#### Data extracts ####

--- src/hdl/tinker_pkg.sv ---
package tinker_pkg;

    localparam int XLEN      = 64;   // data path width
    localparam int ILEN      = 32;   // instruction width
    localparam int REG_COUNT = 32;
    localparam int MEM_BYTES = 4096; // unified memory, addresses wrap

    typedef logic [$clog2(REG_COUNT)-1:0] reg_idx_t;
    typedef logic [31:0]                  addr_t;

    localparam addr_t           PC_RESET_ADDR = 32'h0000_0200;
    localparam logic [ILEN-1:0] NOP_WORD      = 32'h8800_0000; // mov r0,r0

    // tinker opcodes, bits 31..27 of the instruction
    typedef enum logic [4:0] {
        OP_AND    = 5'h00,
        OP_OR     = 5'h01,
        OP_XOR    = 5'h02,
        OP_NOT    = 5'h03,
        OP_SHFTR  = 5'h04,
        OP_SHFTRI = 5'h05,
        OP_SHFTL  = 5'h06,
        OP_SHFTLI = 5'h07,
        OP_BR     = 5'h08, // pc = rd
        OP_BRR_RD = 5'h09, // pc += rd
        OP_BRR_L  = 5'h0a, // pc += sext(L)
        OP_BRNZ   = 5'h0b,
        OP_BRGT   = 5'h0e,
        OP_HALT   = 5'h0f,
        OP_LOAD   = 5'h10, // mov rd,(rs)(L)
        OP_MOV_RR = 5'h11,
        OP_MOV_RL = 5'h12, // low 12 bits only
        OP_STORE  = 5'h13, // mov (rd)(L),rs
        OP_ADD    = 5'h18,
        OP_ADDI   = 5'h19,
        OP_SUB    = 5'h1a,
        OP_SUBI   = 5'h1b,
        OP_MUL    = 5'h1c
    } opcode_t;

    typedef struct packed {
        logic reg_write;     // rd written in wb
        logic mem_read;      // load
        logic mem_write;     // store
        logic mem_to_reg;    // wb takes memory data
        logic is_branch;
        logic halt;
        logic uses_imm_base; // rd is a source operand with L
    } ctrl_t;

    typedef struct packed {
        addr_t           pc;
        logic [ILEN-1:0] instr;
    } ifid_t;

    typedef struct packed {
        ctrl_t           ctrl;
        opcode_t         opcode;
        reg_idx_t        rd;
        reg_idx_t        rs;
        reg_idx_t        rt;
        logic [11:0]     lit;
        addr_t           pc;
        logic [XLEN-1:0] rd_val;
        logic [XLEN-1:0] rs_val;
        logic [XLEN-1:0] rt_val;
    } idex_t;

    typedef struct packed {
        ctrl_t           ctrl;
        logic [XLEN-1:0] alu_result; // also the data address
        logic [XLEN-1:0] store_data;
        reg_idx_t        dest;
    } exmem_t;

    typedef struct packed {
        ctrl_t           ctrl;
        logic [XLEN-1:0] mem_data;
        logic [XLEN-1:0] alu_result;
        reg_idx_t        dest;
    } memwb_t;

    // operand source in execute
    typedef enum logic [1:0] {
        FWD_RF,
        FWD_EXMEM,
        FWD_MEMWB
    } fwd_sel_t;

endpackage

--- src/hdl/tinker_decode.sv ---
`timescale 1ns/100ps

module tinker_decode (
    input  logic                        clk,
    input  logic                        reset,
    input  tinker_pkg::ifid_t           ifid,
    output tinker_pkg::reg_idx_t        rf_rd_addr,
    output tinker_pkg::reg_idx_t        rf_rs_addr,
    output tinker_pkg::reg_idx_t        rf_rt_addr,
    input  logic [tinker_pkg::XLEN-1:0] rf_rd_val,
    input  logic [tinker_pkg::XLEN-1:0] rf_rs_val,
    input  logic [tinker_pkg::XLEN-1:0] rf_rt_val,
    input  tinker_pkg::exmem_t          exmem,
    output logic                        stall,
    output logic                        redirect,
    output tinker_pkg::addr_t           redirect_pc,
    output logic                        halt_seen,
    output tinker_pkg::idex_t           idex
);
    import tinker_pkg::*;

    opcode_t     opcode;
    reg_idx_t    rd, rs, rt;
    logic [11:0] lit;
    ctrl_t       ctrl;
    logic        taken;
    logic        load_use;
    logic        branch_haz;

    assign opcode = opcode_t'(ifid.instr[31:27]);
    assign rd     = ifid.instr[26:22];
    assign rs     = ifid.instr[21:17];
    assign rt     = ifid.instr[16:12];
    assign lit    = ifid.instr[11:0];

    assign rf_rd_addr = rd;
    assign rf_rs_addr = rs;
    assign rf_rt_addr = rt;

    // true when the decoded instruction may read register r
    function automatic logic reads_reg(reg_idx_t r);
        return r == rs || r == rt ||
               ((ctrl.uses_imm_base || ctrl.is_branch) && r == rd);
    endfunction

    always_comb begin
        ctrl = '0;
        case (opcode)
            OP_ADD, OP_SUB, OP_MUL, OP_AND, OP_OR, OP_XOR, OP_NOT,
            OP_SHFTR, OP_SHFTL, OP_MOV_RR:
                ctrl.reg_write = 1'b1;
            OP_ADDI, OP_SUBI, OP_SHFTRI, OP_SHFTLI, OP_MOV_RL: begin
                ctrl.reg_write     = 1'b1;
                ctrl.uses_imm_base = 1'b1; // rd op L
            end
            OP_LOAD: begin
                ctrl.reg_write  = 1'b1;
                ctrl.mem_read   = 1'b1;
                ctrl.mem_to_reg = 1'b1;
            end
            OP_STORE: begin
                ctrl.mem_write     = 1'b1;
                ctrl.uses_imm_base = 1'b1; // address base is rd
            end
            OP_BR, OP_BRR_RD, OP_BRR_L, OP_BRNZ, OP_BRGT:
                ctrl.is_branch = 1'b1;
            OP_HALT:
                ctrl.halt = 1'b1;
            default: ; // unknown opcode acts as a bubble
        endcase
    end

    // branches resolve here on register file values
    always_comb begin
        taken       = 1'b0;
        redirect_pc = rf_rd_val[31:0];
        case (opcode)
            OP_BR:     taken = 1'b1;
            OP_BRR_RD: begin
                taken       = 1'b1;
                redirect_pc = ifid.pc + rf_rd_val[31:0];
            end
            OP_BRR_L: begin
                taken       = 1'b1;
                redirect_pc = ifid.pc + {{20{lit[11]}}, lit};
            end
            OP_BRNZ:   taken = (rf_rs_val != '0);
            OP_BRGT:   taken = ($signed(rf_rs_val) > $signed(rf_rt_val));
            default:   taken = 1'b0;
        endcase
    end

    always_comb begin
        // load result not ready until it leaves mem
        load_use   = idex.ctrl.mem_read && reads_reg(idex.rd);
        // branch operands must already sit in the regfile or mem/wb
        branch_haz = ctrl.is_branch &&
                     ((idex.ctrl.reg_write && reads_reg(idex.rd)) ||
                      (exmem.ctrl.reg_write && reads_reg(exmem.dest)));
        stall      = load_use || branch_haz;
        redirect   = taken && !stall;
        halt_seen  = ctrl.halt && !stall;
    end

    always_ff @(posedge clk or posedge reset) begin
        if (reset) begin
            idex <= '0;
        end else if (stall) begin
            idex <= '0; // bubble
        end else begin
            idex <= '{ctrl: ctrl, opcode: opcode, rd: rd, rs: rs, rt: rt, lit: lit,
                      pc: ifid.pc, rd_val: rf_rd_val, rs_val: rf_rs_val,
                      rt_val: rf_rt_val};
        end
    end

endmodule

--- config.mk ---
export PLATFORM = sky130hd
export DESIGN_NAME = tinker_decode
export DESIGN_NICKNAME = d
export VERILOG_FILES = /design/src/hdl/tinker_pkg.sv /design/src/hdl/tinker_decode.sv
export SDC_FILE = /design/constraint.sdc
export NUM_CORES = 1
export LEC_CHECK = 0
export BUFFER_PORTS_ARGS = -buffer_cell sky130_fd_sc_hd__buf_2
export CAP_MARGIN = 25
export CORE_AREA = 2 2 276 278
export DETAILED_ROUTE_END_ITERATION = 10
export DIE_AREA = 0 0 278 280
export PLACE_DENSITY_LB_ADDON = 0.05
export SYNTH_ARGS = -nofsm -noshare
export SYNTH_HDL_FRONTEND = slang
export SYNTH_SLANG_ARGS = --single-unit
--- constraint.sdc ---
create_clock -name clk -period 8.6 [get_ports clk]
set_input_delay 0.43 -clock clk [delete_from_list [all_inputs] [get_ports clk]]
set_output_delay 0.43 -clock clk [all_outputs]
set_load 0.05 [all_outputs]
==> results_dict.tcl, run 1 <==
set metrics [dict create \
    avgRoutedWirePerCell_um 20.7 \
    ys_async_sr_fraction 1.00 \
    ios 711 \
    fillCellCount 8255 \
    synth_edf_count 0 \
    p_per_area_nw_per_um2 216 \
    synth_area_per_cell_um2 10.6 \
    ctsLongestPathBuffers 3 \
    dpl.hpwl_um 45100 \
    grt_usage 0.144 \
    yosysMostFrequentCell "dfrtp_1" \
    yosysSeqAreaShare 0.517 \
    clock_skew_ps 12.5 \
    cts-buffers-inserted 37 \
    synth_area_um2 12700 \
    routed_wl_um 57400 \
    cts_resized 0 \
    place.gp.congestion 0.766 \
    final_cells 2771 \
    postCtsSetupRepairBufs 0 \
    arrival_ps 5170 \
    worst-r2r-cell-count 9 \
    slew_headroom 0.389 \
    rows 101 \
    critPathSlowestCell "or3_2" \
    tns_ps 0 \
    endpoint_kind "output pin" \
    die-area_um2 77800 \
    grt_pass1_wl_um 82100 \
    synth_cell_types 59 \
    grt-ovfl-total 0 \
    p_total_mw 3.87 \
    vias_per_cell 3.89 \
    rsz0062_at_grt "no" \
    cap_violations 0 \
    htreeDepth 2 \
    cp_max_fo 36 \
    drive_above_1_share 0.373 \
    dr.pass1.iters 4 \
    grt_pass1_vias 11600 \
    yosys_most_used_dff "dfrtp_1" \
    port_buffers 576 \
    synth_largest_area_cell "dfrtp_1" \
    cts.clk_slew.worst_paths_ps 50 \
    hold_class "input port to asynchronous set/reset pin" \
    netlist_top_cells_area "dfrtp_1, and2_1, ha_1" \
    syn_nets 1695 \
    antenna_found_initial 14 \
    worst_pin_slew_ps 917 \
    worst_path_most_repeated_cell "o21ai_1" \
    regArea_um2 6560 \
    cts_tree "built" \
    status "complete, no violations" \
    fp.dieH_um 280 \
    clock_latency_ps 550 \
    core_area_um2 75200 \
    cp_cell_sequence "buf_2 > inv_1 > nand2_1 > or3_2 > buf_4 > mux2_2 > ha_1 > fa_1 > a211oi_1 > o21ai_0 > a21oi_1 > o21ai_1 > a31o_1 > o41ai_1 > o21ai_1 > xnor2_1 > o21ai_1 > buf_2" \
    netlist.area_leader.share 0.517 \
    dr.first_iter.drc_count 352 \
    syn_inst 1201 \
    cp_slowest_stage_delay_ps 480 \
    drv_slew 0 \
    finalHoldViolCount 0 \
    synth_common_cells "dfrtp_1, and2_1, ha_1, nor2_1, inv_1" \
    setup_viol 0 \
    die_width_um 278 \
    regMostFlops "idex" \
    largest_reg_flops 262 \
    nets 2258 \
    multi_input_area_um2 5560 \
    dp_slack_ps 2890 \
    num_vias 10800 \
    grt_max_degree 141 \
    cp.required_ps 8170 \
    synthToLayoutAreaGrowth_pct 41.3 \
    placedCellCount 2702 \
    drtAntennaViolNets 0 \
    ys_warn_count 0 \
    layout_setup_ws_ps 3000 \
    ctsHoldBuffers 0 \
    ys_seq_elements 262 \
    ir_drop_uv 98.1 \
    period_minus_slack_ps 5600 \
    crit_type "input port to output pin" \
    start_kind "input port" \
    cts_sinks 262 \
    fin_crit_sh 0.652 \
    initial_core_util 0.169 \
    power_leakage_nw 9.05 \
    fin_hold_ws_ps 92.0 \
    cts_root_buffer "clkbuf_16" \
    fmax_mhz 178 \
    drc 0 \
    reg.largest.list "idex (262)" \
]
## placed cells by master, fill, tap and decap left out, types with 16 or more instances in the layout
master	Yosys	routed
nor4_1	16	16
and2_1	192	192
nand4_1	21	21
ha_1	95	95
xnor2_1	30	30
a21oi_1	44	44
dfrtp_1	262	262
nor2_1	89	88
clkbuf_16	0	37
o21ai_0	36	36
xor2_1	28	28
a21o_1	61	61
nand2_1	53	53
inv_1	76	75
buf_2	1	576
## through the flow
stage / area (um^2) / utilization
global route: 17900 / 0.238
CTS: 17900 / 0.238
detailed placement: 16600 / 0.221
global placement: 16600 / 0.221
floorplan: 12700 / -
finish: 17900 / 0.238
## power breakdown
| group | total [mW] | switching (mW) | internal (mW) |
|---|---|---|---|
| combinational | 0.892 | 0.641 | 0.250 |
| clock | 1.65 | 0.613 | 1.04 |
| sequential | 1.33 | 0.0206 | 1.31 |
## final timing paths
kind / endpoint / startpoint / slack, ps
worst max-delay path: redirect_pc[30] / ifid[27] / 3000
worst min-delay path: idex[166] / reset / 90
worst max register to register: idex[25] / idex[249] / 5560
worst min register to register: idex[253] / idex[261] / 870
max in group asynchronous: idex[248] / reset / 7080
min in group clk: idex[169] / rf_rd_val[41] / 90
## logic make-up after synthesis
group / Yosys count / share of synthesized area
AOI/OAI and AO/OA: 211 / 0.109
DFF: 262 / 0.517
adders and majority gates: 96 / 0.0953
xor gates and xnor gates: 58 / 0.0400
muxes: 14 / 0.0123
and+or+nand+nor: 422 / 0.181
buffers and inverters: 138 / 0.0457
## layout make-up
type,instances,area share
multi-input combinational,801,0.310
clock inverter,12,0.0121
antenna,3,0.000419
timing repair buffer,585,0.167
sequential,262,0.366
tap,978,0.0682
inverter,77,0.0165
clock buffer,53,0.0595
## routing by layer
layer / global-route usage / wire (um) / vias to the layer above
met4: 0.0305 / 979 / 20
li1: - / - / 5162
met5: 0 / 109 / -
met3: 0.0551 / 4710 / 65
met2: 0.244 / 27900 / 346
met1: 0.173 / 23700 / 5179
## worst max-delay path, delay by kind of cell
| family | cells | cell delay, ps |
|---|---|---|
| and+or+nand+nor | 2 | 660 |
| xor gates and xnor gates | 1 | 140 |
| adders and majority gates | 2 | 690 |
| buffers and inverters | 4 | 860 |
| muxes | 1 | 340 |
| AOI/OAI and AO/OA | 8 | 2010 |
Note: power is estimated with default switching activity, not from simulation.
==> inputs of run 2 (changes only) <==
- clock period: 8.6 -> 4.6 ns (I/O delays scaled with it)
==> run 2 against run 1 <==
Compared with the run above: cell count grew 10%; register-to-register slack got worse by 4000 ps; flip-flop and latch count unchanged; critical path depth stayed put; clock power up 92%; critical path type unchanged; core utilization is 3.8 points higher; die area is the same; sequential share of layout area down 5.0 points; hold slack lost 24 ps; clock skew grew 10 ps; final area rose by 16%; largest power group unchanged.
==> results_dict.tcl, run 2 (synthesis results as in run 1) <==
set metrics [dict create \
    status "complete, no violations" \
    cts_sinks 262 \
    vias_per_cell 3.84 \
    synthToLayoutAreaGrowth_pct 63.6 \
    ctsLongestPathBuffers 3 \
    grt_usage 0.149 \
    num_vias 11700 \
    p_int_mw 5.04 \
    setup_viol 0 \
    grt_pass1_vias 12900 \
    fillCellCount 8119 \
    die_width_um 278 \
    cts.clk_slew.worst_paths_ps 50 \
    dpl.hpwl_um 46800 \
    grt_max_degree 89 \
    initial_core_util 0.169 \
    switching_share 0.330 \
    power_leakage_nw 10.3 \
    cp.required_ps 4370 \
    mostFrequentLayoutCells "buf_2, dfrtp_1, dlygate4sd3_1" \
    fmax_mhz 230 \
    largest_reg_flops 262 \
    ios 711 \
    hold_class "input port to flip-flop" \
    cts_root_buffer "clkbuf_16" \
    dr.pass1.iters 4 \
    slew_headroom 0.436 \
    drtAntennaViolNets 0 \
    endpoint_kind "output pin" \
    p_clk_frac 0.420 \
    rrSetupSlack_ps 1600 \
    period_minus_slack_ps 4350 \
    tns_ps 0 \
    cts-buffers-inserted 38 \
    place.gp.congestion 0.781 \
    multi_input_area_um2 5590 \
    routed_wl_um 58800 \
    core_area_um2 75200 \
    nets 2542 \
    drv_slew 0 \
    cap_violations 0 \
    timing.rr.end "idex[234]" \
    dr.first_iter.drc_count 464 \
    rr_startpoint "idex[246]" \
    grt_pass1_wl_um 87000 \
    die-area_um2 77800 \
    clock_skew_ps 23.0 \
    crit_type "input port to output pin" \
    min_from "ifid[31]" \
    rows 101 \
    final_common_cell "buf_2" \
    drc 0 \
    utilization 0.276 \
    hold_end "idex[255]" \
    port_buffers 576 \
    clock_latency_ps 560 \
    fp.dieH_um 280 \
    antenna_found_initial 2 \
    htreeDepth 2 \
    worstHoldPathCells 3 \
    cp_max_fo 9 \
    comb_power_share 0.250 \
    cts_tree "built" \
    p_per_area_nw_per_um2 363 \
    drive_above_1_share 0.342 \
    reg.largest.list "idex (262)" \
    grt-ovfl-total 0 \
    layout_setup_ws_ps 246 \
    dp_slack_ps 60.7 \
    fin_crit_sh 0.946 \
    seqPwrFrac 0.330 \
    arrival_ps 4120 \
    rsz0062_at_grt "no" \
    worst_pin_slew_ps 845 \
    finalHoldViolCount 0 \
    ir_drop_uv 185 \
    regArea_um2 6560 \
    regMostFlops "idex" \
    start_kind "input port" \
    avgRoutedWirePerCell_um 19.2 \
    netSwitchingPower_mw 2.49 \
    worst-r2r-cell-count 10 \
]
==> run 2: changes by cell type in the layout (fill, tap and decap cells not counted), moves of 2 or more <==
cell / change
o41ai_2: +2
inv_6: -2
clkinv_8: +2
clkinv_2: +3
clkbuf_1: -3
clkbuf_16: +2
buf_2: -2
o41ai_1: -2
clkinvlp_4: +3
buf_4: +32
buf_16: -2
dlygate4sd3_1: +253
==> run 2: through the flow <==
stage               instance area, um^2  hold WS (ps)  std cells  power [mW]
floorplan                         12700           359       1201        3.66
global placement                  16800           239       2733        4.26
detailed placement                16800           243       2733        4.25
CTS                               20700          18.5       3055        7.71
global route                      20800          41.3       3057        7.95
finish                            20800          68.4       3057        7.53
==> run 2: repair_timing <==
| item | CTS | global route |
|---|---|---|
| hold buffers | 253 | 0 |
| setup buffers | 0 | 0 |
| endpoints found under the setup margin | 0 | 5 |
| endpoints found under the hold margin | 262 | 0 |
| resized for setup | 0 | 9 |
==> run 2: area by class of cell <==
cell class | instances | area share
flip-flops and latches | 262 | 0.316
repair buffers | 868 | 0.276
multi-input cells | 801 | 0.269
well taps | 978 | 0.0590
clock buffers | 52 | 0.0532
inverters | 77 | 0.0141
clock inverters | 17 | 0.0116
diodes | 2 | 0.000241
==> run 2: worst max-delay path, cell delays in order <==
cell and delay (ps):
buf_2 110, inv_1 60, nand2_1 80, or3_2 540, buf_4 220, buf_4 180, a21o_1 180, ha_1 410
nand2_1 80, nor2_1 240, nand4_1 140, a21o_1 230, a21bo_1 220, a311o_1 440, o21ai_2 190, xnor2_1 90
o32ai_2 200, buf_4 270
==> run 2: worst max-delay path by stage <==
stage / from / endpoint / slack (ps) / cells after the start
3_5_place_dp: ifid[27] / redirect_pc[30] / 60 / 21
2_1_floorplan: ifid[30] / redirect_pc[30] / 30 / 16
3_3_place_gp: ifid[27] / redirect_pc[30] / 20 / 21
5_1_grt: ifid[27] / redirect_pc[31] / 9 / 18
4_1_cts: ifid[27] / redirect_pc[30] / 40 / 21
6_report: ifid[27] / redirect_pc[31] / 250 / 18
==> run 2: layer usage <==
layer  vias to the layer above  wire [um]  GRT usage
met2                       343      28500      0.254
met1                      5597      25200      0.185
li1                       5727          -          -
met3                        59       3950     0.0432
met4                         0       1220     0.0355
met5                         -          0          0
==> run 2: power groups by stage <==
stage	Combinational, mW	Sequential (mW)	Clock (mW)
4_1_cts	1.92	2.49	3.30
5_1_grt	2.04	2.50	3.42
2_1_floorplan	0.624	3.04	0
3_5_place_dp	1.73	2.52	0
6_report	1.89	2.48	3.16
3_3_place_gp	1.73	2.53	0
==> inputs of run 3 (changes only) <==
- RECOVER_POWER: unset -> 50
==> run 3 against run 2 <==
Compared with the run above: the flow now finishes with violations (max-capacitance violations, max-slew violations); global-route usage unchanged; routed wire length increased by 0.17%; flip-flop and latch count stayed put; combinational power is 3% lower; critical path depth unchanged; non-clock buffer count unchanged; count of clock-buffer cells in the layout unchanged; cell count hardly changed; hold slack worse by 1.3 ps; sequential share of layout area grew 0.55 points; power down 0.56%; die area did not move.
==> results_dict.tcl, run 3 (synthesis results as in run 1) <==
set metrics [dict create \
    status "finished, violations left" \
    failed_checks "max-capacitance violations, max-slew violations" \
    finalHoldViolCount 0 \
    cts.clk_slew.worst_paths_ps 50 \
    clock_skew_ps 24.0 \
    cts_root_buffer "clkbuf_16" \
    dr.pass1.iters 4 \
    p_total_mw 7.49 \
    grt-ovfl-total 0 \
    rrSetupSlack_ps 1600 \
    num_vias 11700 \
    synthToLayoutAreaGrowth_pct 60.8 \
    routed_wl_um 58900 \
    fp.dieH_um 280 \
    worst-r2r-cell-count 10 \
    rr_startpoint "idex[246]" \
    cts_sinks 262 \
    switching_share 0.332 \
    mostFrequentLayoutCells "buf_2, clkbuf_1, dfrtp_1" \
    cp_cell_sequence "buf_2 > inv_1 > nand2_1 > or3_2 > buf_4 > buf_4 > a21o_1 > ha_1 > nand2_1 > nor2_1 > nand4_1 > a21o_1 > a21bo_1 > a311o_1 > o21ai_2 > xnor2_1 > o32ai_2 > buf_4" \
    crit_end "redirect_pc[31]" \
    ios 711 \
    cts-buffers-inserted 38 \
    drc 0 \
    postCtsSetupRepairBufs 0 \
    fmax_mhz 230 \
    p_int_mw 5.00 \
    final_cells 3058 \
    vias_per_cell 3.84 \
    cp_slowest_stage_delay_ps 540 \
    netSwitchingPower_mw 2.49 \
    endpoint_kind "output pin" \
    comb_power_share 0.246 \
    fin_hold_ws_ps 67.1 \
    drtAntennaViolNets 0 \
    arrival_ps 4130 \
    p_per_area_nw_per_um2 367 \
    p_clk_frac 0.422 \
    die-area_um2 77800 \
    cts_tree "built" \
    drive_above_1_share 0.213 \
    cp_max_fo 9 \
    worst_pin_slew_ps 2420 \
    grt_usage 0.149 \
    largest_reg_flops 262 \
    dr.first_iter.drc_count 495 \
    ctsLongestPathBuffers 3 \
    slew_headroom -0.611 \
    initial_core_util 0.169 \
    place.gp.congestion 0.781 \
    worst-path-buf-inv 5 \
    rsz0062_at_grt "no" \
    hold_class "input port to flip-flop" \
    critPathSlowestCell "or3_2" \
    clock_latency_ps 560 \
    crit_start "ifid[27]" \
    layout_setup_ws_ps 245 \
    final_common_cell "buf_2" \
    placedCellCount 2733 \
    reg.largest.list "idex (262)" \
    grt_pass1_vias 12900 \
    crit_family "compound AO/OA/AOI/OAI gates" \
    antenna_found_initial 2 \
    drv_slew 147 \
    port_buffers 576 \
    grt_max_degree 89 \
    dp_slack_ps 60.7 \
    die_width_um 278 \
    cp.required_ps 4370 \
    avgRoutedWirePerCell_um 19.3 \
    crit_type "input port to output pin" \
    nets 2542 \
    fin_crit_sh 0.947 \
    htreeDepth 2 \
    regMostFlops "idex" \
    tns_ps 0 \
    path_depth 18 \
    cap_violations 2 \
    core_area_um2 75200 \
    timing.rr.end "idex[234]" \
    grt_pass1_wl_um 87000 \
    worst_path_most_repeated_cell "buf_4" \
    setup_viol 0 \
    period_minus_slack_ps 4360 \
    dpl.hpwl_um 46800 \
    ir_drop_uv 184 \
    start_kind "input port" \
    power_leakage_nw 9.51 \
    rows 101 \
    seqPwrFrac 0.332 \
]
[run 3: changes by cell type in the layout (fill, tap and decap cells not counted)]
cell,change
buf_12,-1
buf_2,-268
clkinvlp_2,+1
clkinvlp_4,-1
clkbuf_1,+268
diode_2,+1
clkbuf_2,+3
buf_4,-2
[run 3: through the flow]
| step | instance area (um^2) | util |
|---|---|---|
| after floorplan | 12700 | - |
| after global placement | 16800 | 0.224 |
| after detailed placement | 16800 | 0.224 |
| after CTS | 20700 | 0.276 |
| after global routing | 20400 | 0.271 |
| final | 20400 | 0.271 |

####

Assigned task:
Using the entries above, give again exactly the lines from the line holding "## power breakdown" through the line holding "min in group". Include both end lines and nothing else.

Answer for this exercise:
## power breakdown
| group | total [mW] | switching (mW) | internal (mW) |
|---|---|---|---|
| combinational | 0.892 | 0.641 | 0.250 |
| clock | 1.65 | 0.613 | 1.04 |
| sequential | 1.33 | 0.0206 | 1.31 |
## final timing paths
kind / endpoint / startpoint / slack, ps
worst max-delay path: redirect_pc[30] / ifid[27] / 3000
worst min-delay path: idex[166] / reset / 90
worst max register to register: idex[25] / idex[249] / 5560
worst min register to register: idex[253] / idex[261] / 870
max in group asynchronous: idex[248] / reset / 7080
min in group clk: idex[169] / rf_rd_val[41] / 90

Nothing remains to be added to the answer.